I’ve been dating this girl for a few weeks, and she comes from a background where her mom has always had older, wealthy men supporting them, buying cars, paying for private school, and even moving them into their homes. The mom has a very traditional mindset—she believes men are the providers and women are the “feelers.” She’s even said I’m “like a girl” because I don’t agree with this.
The other day, my girlfriend and I were talking about cars, and I said I’d never buy her a car—I think it’s wasteful, and I’d rather use the money for something more meaningful, like a trip. She got upset and said it’s wrong I wouldn’t buy her a car if she needed one. She even told her mom, who patronized me and said I don’t have the “provider mindset.” I tried explaining that money should be used wisely, but it didn’t go over well. Now I’m just confused about this whole situation.
You need to wake up and take a hard look at what’s happening here. You’ve been dating this girl for a few weeks, and you’re already getting dragged into some serious red flags. Her mom’s calling you out for not being a “provider” because you’re not willing to throw money at the problem like the guys she’s used to? That’s a huge issue.
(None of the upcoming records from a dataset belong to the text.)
From an optimization exercise on the open Yosys and OpenROAD flow, aimed at small area and a short achievable clock period; shortcuts taken in it are not production practice. The RTL was checked by simulation tests, not by an equivalence proof against the original design. Power is estimated from default activity; no workload was simulated.

Design crash_detection, start of the top module:
module crash_detection #(
        parameter int HISTORY_LEN = 16   
    )(
        input   logic           clk,
        input   logic           arst_n,
        input   logic           i_state_rst,
        input   logic           i_sensors_valid,
        input   logic [15:0]    i_gps,
        input   logic [15:0]    i_accel_z,
        input   logic [15:0]    i_accel_y,
        input   logic [15:0]    i_accel_x,
        input   logic [15:0]    i_gyro_z,
        input   logic [15:0]    i_gyro_y,
        input   logic [15:0]    i_gyro_x,
        input   logic [15:0]    i_delta,
        input   logic [31:0]    ireg_speed_threshold,
        input   logic [31:0]    ireg_non_fatal_accel_threshold,
        input   logic [31:0]    ireg_fatal_accel_threshold,
        input   logic [31:0]    ireg_angle_threshold,
        input   logic [31:0]    ireg_angle_in_motion_threshold,
        input   logic [31:0]    ireg_angular_speed_threshold,
        output  logic [1:0]     o_state,
        output  logic           o_non_fatal_intr,
        output  logic           o_fatal_intr
    );
For scale: about 860 flip-flops, ~330 I/O pins, ~0.054 sq mm of cells after synthesis.
==> flow/config.mk <==
export PLATFORM = sky130hd
export DESIGN_NAME = crash_detection
export DESIGN_NICKNAME = crash_detection
export VERILOG_FILES = /design/flow/design.v
export SDC_FILE = /design/flow/constraint.sdc
export NUM_CORES = 4
export LEC_CHECK = 0
export CAP_MARGIN = 20
export CORE_MARGIN = 2
export CORE_UTILIZATION = 45
export PLACE_DENSITY = 0.6
export SLEW_MARGIN = 20
==> flow/constraint.sdc <==
create_clock -name core_clock -period 50.0 [get_ports {clk}]
set_input_delay 10.0000 -clock core_clock [delete_from_list [all_inputs] [get_ports {clk}]]
set_output_delay 10.0000 -clock core_clock [all_outputs]
set_load 0.01 [all_outputs]
standard.sh (not shown) runs the stock make flow with config.mk's settings and CLKGATE_MAP_FILE= SYNTH_SCRIPT=/design/flow/synth_recipe.tcl, a recipe that flattens the netlist after the stock synthesis.
==> flow/flow/run.sh <==
#!/bin/bash
# The standard layout, with timing repair asked to leave 38 ns of setup
# slack at the design's 50 ns clock, so that it works on the paths that set
# the achieved period. Clock, constraints and synthesis are unchanged.
set -o pipefail
bash standard.sh SETUP_SLACK_MARGIN=38 finish 2>&1 | tee standard_run.log
Next try:
==> flow/flow/run.sh (replaced) <==
#!/bin/bash
# The standard layout with two changes to how it is made:
#  - timing repair is asked to leave 38 ns of setup slack at the design's
#    50 ns clock, so that it works on the paths that set the achieved period;
#  - the port buffers that the standard flow inserts are buf_4 cells.
# Clock, constraints and synthesis are unchanged.
set -o pipefail
bash standard.sh SETUP_SLACK_MARGIN=38 "BUFFER_PORTS_ARGS=-buffer_cell sky130_fd_sc_hd__buf_4" finish 2>&1 | tee standard_run.log
After rerunning: Clock-buffer cell count climbs by 2. Fmax hardly moves. Combinational power is about the same. Cell area is lower by 2.2%. Clock skew goes down by 0.011 ns. Power shrinks by about 0.7%.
Let’s be clear—this isn’t about you being wrong for how you handle money. You’re actually being smart, thinking long-term, and trying to build a future with intention. But your girlfriend? She’s already blowing up because you won’t buy her a car after a few weeks of dating? Dude, that’s not normal.
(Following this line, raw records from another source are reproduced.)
This design comes from an exercise in tuning for small area on the open sky130 flow, not from production work.
In this exercise RTL edits were held to simulation tests only and were not proved equivalent to the original.
The clock input has no modelled driver; a real chip could not lean on it and would need a root buffer or a full tree.
Power and IR drop assume default switching activity.

Setup of maple:
Design main, start of the top module:
module main(
    input CLOCK,
    input rst,
    input [15:0] sw,
    input btnC, btnU, btnD, btnR, btnL,
    output [3:0] an,
    output [6:0] seg,
    output dp,
    output [15:0] led
    );
Size in the first run: about 410 cells after synthesis, about 51 I/O pins, ~4000 sq um of cells after synthesis.
==> module main, before the edit <==
module main(
    input CLOCK,
    input rst,
    input [15:0] sw,
    input btnC, btnU, btnD, btnR, btnL,
    output [3:0] an,
    output [6:0] seg,
    output dp,
    output [15:0] led
    );
    assign dp = 1;
    reg [12:0] v;
    wire [12:0] vn = v + 1'b1;
    wire ft = &v[2:0];    
    wire bt = &v[4:0];    
    wire mt = &v[8:0];    
    wire st = &v[11:0];   
    wire xt = &v[12:0];   
    always @(posedge CLOCK)
        v <= rst ? 13'h1fff : vn;
    reg [4:0] q0, q1;
    always @(posedge CLOCK) begin
        if (rst) q0 <= 5'b0;
        else if (bt) q0 <= {btnL, btnR, btnD, btnU, btnC};
        if (bt) q1 <= q0;
    end
    wire [4:0] pul = q0 & ~q1;
    wire pC = pul[0], pU = pul[1], pD = pul[2], pR = pul[3], pL = pul[4];
    wire E = (sw == 16'h001f);
    reg seen;
    always @(posedge CLOCK)
        seen <= rst ? 1'b0 : (seen | E);
    wire a_done = E | seen;
    reg p;
    reg [1:0] l;
    wire LOA = ~(p & (l == 2'd0));
    reg [3:0] cnt;
    reg quar, rq;
    wire inc = st & (LOA ? quar : a_done);
    wire c15 = (cnt == 4'd15);
    wire dtick = LOA & (p ? ft : xt);
    always @(posedge CLOCK) begin
        if (rst) begin
            p <= 1'b1;
            l <= 2'd0;
        end else if (inc & c15 & ~LOA) begin
            p <= 1'b0;
        end else if (dtick) begin
            p <= p | (l == 2'd3);
            l <= (l == 2'd3) ? 2'd1 : l + 1'b1;
        end
    end
    always @(posedge CLOCK) begin
        if (rst) cnt <= 4'd0;
        else if (inc) cnt <= cnt + 1'b1;
        if (rst) quar <= 1'b0;
        else if (bt) quar <= ~rq & (quar | (LOA & pC));
        if (rst) rq <= 1'b0;
        else if (st) rq <= quar & (c15 | rq);
    end
    reg [1:0] ptr, j;
    reg t;
    always @(posedge CLOCK) begin
        if (rst) ptr <= 2'd0;
        else if (bt) begin
            if (rq) ptr <= 2'd0;
            else if (pR && ptr != 2'd0) ptr <= ptr - 1'b1;
            else if (pL && ptr != 2'd3) ptr <= ptr + 1'b1;
        end
        if (rst) t <= 1'b0;
        else if (mt) t <= ~(t & (ptr == j));
        if (mt) j <= ptr;
    end
    wire m = t & (ptr == j);
    localparam [3:0] C0 = 4'd2;
    localparam [3:0] C1 = 4'd3;
    localparam [3:0] C2 = 4'd4;
    localparam [3:0] C3 = 4'd5;
    localparam [3:0] C4 = 4'd6;
    localparam [3:0] C5 = 4'd7;
    localparam [3:0] C6 = 4'd8;
    localparam [3:0] C7 = 4'd9;
    localparam [3:0] C8 = 4'd10;
    localparam [3:0] C9 = 4'd11;
    localparam [3:0] CB = 4'd0;
    localparam [3:0] CE = 4'd1;
    function [3:0] up(input [3:0] c);
        reg [15:0] oh;
        begin
            oh = 16'd1 << c;
            up[0] = |(oh & 16'h0555);
            up[1] = |(oh & 16'h0666);
            up[2] = |(oh & 16'h0078);
            up[3] = |(oh & 16'h0780);
        end
    endfunction
    function [3:0] dn(input [3:0] c);
        reg [15:0] oh;
        begin
            oh = 16'd1 << c;
            dn[0] = |(oh & 16'h0551);
            dn[1] = |(oh & 16'h099b);
            dn[2] = |(oh & 16'h01e0);
            dn[3] = |(oh & 16'h0e01);
        end
    endfunction
    function [3:0] letter(input [1:0] k);
        case (k)
        2'd0: letter = 4'd12;
        2'd1: letter = 4'd13;
        2'd2: letter = 4'd14;
        2'd3: letter = 4'd15;
        endcase
    endfunction
    reg [15:0] ch, sq, sn;
    wire [3:0] csel = ch[4*ptr +: 4];
    wire [3:0] cup = up(csel), cdn = dn(csel);
    wire pud = pU | pD;
    wire [3:0] nsel = pU ? cup : cdn;
    genvar i;
    generate for (i = 0; i < 4; i = i + 1) begin : dg
        wire [3:0] c = ch[4*i +: 4];
        wire sel = (ptr == i);
        wire ce = (c == CE);
        always @(posedge CLOCK) begin
            if (rst | (bt & rq)) ch[4*i +: 4] <= CB;
            else if (bt & (ce | (sel & pud))) ch[4*i +: 4] <= (sel & pud) ? nsel : C0;
            if (bt & ~rq & ~ce)
                sq[4*i +: 4] <= (sel & m) ? CE : c;
            if (bt) sn[4*i +: 4] <= sq[4*i +: 4];
        end
    end endgenerate
    wire pass = (sq[15:12] == C9) & (sq[11:8] == C2) &
                (sq[7:4] == C8) & (sq[3:0] == C6);
    reg quartz, alldone;
    always @(posedge CLOCK) begin
        if (rst) begin
            quartz <= 1'b0;
            alldone <= 1'b0;
        end else if (bt) begin
            quartz <= quartz | (pass & pC);
            alldone <= alldone | quartz;
        end
    end
    reg [3:0] disp;
    wire [1:0] k = vn[4:3];
    wire [3:0] lk = letter(k);
    always @(posedge CLOCK)
        if (ft) disp <= alldone ? lk : sn[4*k +: 4];
    wire [15:0] dsel = 16'd1 << disp;
    wire [6:0] seg_e;
    assign seg_e[0] = |(dsel & 16'he04a);
    assign seg_e[1] = |(dsel & 16'h6183);
    assign seg_e[2] = |(dsel & 16'he013);
    assign seg_e[3] = |(dsel & 16'h724a);
    assign seg_e[4] = |(dsel & 16'h8aeb);
    assign seg_e[5] = |(dsel & 16'h223b);
    assign seg_e[6] = |(dsel & 16'hc20e);
    wire [3:0] an_e = ~(4'b0001 << v[4:3]);
    reg [3:0] an_d;
    reg [6:0] seg_d;
    always @(*) begin
        case (l)
        2'd0: begin an_d = 4'b0000; seg_d = 7'b1110110; end
        2'd1: begin an_d = 4'b1011; seg_d = 7'b1000111; end
        2'd2: begin an_d = 4'b1101; seg_d = 7'b1000000; end
        default: begin an_d = 4'b1110; seg_d = 7'b0001000; end
        endcase
    end
    wire showE = alldone | (LOA & (cnt != 4'd0));
    assign an = showE ? an_e : (a_done ? an_d : 4'hf);
    assign seg = showE ? seg_e : (a_done ? seg_d : 7'h7f);
    genvar b;
    generate for (b = 0; b < 16; b = b + 1) begin : lg
        assign led[b] = ~alldone & (cnt != 4'd0) & ({1'b0, cnt} <= 5'd15 - b);
    end endgenerate
endmodule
And then running to her mom to back her up? You’ve got a full-grown woman still looking for her mom to validate her in every argument. That’s a dynamic you don’t want to be tangled up in long-term.
Here’s the tough love: this isn’t just about a car or a trip. This is about values, maturity, and how you’re going to handle big decisions as a couple. And right now, it’s looking like you’re not on the same page. If you keep pushing forward, you’re setting yourself up for years of dealing with this same toxic pattern.
You deserve someone who values you for who you are, not for what you can buy them. And if that’s not the vibe here, you’ve got to cut your losses and walk away before you waste any more time.
It’s early enough to run—and trust me, you’ll thank yourself later.